─── Dataset ───
[config.mk]
export PLATFORM = sky130hd
export DESIGN_NAME = ad5791_dac_writer
export DESIGN_NICKNAME = d
export VERILOG_FILES = /design/src/rtl/ad5791_dac_writer.sv
export SDC_FILE = /design/constraint.sdc
export NUM_CORES = 1
export LEC_CHECK = 0
export ABC_AREA = 0
export CORE_UTILIZATION = 59
export CTS_BUF_LIST = sky130_fd_sc_hd__clkbuf_8
export CTS_CLUSTER_SIZE = 12
export DETAILED_ROUTE_END_ITERATION = 12
export PLACE_DENSITY = 0.93
export SYNTH_ARGS = -nofsm -noshare
export SYNTH_HDL_FRONTEND = slang
export SYNTH_SLANG_ARGS = --single-unit
[constraint.sdc]
create_clock -name clk -period 3.8 [get_ports clk]
set_clock_uncertainty 0.15 [all_clocks]
set_input_delay 0.76 -clock clk [delete_from_list [all_inputs] [get_ports clk]]
set_output_delay 0.76 -clock clk [all_outputs]
set_load 0.01 [all_outputs]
───
* **Action item**: Beginning at the top of the entries above, output each line exactly, and end with the line in which "export SYNTH_ARGS = -nofsm -noshare" appears.

* **Answer to this task**:
[config.mk]
export PLATFORM = sky130hd
export DESIGN_NAME = ad5791_dac_writer
export DESIGN_NICKNAME = d
export VERILOG_FILES = /design/src/rtl/ad5791_dac_writer.sv
export SDC_FILE = /design/constraint.sdc
export NUM_CORES = 1
export LEC_CHECK = 0
export ABC_AREA = 0
export CORE_UTILIZATION = 59
export CTS_BUF_LIST = sky130_fd_sc_hd__clkbuf_8
export CTS_CLUSTER_SIZE = 12
export DETAILED_ROUTE_END_ITERATION = 12
export PLACE_DENSITY = 0.93
export SYNTH_ARGS = -nofsm -noshare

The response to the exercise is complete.